# Looking for reliable raw powders



## poncho49ers1 (Nov 6, 2017)

Any one know a good source for raw powders

Sent from my SM-G930V using Tapatalk


----------



## 45PRs (Nov 6, 2017)

Yes officer, would you like my banking info to help facilitate your order?


----------



## poncho49ers1 (Nov 6, 2017)

Lol not a cop

Sent from my SM-G930V using Tapatalk


----------



## 45PRs (Nov 6, 2017)

poncho49ers1 said:


> Lol not a cop
> 
> Sent from my SM-G930V using Tapatalk



Do some research if that be true matey.  I'd start by looking through the sponsor section.


----------



## poncho49ers1 (Nov 6, 2017)

Thanks.    I'm new to this 

Sent from my SM-G930V using Tapatalk


----------



## brandfrys (Nov 17, 2017)

I think you should try BCAA, I think it's best I'm using it too.


----------



## Jeffg353 (Nov 17, 2017)

PPL has some great selections of protein powders, creatine, bcaa, etc.


----------



## BadGas (Nov 17, 2017)

smh ..

so op.. you say that your new to this.. but you're going straight for the raw materials.. ??? .. 

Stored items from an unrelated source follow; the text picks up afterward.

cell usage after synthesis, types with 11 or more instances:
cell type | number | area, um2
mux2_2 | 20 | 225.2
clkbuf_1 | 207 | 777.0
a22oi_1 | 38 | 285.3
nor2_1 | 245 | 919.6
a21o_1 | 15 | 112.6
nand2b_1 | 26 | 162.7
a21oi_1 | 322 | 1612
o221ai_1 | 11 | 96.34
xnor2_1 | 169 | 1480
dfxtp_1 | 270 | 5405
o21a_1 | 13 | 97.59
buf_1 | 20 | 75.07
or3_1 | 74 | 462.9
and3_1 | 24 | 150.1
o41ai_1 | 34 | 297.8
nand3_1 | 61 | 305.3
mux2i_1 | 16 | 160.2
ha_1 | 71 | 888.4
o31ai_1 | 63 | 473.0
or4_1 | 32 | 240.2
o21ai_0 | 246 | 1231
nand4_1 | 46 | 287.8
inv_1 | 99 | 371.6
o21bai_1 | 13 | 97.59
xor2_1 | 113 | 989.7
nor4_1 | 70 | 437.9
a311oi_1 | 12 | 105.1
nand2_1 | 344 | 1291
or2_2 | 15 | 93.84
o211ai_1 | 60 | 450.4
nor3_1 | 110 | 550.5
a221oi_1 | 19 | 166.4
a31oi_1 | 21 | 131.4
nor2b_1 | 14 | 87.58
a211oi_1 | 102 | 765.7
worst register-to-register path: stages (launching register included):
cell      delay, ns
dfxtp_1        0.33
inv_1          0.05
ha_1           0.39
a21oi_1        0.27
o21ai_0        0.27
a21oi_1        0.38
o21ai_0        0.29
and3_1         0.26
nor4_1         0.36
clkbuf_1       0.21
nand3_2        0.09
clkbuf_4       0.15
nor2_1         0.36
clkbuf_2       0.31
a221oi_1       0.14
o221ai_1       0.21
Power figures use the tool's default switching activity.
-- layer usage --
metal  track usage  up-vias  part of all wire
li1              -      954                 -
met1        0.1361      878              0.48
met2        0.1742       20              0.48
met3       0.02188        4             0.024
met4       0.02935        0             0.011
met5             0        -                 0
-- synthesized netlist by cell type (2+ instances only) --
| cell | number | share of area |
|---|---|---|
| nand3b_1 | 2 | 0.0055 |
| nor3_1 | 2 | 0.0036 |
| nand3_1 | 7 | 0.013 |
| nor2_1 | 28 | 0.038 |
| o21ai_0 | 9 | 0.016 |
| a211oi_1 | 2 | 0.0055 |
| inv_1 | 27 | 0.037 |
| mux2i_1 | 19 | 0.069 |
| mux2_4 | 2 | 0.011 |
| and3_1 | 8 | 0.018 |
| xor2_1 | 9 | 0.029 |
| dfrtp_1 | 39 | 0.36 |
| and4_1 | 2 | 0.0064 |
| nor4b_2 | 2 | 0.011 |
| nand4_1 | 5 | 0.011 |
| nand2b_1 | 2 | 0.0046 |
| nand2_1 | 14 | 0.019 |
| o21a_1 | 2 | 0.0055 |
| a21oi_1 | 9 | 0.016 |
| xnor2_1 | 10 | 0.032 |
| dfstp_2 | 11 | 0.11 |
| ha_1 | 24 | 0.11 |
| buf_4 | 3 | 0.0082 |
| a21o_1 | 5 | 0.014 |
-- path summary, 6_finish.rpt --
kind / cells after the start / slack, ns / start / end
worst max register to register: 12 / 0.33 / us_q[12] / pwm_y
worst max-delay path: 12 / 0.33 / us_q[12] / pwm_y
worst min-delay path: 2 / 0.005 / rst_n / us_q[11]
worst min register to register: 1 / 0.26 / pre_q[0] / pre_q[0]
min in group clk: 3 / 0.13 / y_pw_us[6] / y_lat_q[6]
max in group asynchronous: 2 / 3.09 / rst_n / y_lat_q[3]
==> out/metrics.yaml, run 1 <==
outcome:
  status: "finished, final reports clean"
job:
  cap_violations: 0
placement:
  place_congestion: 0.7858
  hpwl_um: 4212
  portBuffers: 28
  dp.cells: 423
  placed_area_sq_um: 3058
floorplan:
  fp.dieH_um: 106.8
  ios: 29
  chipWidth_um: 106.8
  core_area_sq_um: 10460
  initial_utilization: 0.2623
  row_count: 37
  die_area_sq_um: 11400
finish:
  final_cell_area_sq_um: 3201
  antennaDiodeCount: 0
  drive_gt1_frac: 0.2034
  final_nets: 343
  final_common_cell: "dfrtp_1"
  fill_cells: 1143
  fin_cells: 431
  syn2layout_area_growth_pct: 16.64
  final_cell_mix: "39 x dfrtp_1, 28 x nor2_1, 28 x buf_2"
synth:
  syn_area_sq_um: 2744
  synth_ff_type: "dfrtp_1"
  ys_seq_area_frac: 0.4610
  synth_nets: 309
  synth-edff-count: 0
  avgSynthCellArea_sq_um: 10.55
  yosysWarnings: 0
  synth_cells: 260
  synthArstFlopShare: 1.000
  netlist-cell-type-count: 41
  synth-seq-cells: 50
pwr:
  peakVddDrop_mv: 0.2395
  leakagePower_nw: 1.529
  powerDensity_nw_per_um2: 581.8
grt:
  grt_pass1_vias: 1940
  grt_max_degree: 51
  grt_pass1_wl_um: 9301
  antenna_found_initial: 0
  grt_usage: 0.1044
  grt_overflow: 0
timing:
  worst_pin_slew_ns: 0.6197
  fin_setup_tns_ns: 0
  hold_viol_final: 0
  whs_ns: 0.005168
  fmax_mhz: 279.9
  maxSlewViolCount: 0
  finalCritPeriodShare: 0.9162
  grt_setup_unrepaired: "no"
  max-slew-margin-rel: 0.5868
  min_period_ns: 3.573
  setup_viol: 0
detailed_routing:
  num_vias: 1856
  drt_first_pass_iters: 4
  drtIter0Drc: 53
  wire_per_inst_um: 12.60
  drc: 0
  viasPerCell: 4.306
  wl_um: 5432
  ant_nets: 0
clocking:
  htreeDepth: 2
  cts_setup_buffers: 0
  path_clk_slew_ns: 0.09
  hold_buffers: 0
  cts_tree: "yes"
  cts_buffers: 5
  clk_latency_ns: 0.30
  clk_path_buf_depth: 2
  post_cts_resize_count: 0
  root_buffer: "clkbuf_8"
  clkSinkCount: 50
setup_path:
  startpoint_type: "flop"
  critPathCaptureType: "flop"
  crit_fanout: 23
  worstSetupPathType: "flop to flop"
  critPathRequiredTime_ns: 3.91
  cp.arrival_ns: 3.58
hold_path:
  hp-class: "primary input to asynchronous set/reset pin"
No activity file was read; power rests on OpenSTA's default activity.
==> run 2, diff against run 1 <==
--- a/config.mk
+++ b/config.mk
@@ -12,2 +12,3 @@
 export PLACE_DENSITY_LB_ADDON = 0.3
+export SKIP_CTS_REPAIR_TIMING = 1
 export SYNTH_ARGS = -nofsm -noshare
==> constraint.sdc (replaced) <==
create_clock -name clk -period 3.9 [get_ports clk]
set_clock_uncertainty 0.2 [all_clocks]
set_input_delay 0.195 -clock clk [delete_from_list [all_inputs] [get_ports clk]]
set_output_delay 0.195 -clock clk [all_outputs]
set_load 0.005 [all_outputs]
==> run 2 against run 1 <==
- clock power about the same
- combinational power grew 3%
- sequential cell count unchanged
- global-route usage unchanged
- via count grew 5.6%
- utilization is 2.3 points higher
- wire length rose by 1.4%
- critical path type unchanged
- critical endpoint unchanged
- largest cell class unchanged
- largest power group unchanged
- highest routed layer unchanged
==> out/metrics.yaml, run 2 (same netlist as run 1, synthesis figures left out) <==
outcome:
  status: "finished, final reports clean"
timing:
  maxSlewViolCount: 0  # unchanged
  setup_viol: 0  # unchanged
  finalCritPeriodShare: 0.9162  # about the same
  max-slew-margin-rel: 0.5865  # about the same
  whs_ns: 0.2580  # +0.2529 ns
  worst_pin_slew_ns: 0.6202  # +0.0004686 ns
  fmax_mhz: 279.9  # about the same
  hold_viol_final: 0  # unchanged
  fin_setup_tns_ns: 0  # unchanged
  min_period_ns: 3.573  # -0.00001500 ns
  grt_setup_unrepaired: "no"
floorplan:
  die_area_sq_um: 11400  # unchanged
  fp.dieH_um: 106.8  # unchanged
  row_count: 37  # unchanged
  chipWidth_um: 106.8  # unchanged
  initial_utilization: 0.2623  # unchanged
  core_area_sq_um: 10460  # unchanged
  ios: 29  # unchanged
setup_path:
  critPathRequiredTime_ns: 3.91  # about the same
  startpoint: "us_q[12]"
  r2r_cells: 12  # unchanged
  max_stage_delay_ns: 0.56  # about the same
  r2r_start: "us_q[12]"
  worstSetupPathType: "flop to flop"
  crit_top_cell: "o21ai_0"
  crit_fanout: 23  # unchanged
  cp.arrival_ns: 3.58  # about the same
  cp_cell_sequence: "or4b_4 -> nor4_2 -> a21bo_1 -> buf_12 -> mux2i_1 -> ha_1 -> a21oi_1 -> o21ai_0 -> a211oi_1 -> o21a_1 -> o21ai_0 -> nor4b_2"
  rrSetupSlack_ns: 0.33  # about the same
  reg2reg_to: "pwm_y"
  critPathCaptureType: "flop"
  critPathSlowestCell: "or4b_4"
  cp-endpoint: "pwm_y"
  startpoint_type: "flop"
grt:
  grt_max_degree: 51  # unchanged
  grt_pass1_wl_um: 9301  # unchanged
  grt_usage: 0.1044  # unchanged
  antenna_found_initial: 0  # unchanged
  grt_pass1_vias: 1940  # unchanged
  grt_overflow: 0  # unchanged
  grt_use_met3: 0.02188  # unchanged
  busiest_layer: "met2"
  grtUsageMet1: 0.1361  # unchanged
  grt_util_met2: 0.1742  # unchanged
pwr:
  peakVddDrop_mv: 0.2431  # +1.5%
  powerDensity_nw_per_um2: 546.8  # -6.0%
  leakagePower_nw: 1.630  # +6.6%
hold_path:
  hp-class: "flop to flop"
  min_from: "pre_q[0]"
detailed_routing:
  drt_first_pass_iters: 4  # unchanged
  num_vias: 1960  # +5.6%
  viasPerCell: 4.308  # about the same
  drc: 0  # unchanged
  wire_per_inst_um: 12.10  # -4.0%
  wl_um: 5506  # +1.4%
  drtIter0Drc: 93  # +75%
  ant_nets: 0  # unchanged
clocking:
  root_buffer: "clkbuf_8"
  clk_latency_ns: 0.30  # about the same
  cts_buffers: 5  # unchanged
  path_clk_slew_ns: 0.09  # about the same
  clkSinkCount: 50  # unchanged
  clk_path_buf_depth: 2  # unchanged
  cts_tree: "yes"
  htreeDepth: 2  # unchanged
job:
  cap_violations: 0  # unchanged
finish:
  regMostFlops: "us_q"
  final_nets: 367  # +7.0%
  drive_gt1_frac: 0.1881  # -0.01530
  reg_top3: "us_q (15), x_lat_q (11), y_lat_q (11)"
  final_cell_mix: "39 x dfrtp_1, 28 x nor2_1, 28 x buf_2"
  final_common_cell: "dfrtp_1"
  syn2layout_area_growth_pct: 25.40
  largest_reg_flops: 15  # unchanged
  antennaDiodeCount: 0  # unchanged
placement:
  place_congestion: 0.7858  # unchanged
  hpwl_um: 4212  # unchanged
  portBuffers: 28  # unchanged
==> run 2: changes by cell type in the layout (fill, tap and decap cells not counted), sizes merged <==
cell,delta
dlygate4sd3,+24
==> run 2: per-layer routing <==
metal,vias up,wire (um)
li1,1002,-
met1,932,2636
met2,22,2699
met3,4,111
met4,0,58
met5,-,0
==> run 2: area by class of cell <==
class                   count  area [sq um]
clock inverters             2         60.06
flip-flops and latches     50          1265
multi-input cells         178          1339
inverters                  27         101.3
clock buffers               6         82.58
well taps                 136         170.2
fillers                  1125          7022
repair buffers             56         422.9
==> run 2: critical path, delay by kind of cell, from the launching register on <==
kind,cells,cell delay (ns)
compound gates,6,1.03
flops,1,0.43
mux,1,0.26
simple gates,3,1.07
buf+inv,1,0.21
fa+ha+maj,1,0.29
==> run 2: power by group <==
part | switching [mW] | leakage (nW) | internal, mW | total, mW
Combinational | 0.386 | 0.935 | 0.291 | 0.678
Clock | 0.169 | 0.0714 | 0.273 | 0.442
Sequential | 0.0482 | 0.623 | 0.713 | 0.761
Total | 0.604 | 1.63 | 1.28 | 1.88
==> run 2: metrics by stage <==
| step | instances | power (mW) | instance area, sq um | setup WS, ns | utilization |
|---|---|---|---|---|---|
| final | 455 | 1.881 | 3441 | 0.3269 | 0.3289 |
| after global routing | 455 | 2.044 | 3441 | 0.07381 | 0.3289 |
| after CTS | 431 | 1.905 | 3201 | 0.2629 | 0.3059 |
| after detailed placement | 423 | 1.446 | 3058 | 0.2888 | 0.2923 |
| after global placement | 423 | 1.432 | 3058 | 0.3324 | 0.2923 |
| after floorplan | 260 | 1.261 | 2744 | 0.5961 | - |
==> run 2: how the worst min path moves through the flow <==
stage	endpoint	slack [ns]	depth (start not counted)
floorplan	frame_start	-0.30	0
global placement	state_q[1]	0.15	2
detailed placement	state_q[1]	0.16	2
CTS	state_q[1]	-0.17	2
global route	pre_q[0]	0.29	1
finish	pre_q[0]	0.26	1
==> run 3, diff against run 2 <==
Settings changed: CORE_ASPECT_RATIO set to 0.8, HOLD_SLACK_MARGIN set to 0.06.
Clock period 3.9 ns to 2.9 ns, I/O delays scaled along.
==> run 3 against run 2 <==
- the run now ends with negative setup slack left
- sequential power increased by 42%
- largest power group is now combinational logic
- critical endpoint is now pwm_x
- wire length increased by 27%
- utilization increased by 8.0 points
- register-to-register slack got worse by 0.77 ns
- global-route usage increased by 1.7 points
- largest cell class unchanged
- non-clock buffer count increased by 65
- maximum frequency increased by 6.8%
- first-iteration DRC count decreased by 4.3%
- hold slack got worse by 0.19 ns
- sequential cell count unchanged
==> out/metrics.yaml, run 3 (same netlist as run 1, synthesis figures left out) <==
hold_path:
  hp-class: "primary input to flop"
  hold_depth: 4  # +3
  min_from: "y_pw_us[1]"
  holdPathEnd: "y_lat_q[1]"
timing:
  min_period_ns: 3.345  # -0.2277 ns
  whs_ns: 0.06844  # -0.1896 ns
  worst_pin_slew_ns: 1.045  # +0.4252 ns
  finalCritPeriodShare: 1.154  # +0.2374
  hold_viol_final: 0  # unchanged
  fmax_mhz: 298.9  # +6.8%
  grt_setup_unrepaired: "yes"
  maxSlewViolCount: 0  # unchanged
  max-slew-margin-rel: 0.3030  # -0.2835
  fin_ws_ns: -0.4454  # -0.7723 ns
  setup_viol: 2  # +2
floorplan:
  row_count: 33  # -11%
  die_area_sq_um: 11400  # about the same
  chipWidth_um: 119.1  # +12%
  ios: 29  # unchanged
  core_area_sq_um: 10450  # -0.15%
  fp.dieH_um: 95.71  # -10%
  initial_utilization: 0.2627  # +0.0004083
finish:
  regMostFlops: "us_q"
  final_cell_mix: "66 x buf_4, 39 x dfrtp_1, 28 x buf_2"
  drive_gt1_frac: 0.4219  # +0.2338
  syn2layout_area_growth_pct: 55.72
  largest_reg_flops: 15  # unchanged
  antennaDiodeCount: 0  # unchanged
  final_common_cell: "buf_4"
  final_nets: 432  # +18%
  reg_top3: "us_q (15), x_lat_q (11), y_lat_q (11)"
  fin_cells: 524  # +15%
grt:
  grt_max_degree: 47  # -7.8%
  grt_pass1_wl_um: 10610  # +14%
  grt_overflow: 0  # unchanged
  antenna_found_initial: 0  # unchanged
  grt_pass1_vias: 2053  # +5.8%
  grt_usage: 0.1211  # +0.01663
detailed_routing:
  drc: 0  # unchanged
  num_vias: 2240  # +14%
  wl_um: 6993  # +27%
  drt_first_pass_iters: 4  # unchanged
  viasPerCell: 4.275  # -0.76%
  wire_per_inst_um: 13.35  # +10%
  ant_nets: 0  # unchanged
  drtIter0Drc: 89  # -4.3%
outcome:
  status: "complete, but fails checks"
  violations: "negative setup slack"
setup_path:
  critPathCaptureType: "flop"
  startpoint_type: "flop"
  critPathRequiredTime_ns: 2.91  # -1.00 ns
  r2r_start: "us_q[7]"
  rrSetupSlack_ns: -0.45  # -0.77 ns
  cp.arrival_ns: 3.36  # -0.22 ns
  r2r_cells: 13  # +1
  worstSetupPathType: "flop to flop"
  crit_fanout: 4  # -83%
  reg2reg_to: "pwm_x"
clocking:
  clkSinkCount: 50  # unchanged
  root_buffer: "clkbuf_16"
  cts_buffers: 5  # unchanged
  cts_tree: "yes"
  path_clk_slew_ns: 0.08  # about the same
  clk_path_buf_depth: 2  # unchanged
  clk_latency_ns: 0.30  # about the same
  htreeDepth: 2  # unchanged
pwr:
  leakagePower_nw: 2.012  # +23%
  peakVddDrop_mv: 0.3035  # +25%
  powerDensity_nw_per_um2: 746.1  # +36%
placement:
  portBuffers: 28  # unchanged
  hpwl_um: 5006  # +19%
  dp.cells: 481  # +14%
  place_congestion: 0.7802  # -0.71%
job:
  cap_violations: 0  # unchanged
`src/rtl/pipe_branch_hazard_ctrl.sv`:
```
// Hazard and branch scheduler beside the decode stage: load-use bubble, operand
// forwarding select, 2-bit branch history table, mispredict flush and statistics.
module pipe_branch_hazard_ctrl #(
  parameter int IDX_W = 6,
  parameter int CNT_W = 16
) (
  input  logic             clk,
  input  logic             clrn,
  input  logic [31:0]      if_pc,
  output logic             pred_taken,
  input  logic             id_valid,
  input  logic             id_is_branch,
  input  logic [31:0]      id_pc,
  input  logic             id_pred,
  input  logic             id_taken,
  input  logic [4:0]       rs,
  input  logic [4:0]       rt,
  input  logic             id_rs1_isreg,
  input  logic             id_rs2_isreg,
  input  logic             exe_wreg,
  input  logic             exe_m2reg,
  input  logic [4:0]       exe_rn,
  input  logic             mem_wreg,
  input  logic             mem_m2reg,
  input  logic [4:0]       mem_rn,
  output logic             stall,
  output logic             flush,
  output logic [1:0]       fwda,
  output logic [1:0]       fwdb,
  output logic [CNT_W-1:0] stall_cnt,
  output logic [CNT_W-1:0] mispred_cnt
);

  localparam int ENTRIES = 1 << IDX_W;

  typedef enum logic {
    RUN    = 1'b0,
    BUBBLE = 1'b1
  } state_t;

  state_t state_reg;

  logic hit_exe_a, hit_exe_b, hit_mem_a, hit_mem_b;
  logic raw_ld;
  logic resolve;

  logic [IDX_W-1:0] if_idx;
  logic [IDX_W-1:0] id_idx;
  logic [1:0]       bht_reg [ENTRIES];

  logic [1:0]       cnt_inc;
  logic [CNT_W-1:0] cnt_reg [2];

  // Register 0 is hardwired, so a write to it never produces a dependency.
  assign hit_exe_a = exe_wreg & (exe_rn != 5'd0) & id_rs1_isreg & (exe_rn == rs);
  assign hit_exe_b = exe_wreg & (exe_rn != 5'd0) & id_rs2_isreg & (exe_rn == rt);
  assign hit_mem_a = mem_wreg & (mem_rn != 5'd0) & id_rs1_isreg & (mem_rn == rs);
  assign hit_mem_b = mem_wreg & (mem_rn != 5'd0) & id_rs2_isreg & (mem_rn == rt);

  // An EXE load hit selects the regfile; the bubble makes it a MEM load hit next cycle.
  always_comb begin
    fwda = 2'b00;
    if (hit_exe_a && !exe_m2reg) begin
      fwda = 2'b01;
    end else if (hit_mem_a) begin
      fwda = mem_m2reg ? 2'b11 : 2'b10;
    end
  end

  always_comb begin
    fwdb = 2'b00;
    if (hit_exe_b && !exe_m2reg) begin
      fwdb = 2'b01;
    end else if (hit_mem_b) begin
      fwdb = mem_m2reg ? 2'b11 : 2'b10;
    end
  end

  assign raw_ld = id_valid & exe_wreg & exe_m2reg & (hit_exe_a | hit_exe_b);

  always_ff @(posedge clk) begin
    if (clrn) begin
      state_reg <= RUN;
    end else begin
      case (state_reg)
        RUN:     state_reg <= raw_ld ? BUBBLE : RUN;
        BUBBLE:  state_reg <= RUN;
        default: state_reg <= RUN;
      endcase
    end
  end

  // The BUBBLE state caps a stuck load-use condition at one stall cycle.
  assign stall   = (state_reg == RUN) & raw_ld;
  assign resolve = id_valid & id_is_branch & ~stall;
  assign flush   = resolve & (id_taken != id_pred);

  assign if_idx     = if_pc[IDX_W+1:2];
  assign id_idx     = id_pc[IDX_W+1:2];
  assign pred_taken = bht_reg[if_idx][1];

  generate
    for (genvar gi = 0; gi < ENTRIES; gi++) begin : g_bht
      always_ff @(posedge clk) begin
        if (clrn) begin
          bht_reg[gi] <= 2'b01;
        end else if (resolve && (id_idx == IDX_W'(gi))) begin
          if (id_taken && (bht_reg[gi] != 2'b11)) begin
            bht_reg[gi] <= bht_reg[gi] + 2'd1;
          end else if (!id_taken && (bht_reg[gi] != 2'b00)) begin
            bht_reg[gi] <= bht_reg[gi] - 2'd1;
          end
        end
      end
    end
  endgenerate

  assign cnt_inc = {flush, stall};

  generate
    for (genvar gi = 0; gi < 2; gi++) begin : g_cnt
      always_ff @(posedge clk) begin
        if (clrn) begin
          cnt_reg[gi] <= '0;
        end else if (cnt_inc[gi] && (cnt_reg[gi] != {CNT_W{1'b1}})) begin
          cnt_reg[gi] <= cnt_reg[gi] + 1'b1;
        end
      end
    end
  endgenerate

  assign stall_cnt   = cnt_reg[0];
  assign mispred_cnt = cnt_reg[1];

  // Byte offset and high PC bits do not take part in indexing.
  logic unused_pc_bits;
  assign unused_pc_bits = ^{if_pc[31:IDX_W+2], if_pc[1:0], id_pc[31:IDX_W+2], id_pc[1:0]};

endmodule

```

Can't be too new if you know what to do with raw materials.. occifer.. lol.


----------



## Jeffg353 (Nov 19, 2017)

BadGas said:


> smh ..
> 
> so op.. you say that your new to this.. but you're going straight for the raw materials.. ??? ..
> 
> Can't be too new if you know what to do with raw materials.. occifer.. lol.



Everybody knows they r suppositories.  Like ur finger dip it in the powder then ram that fucker up ur ass.


----------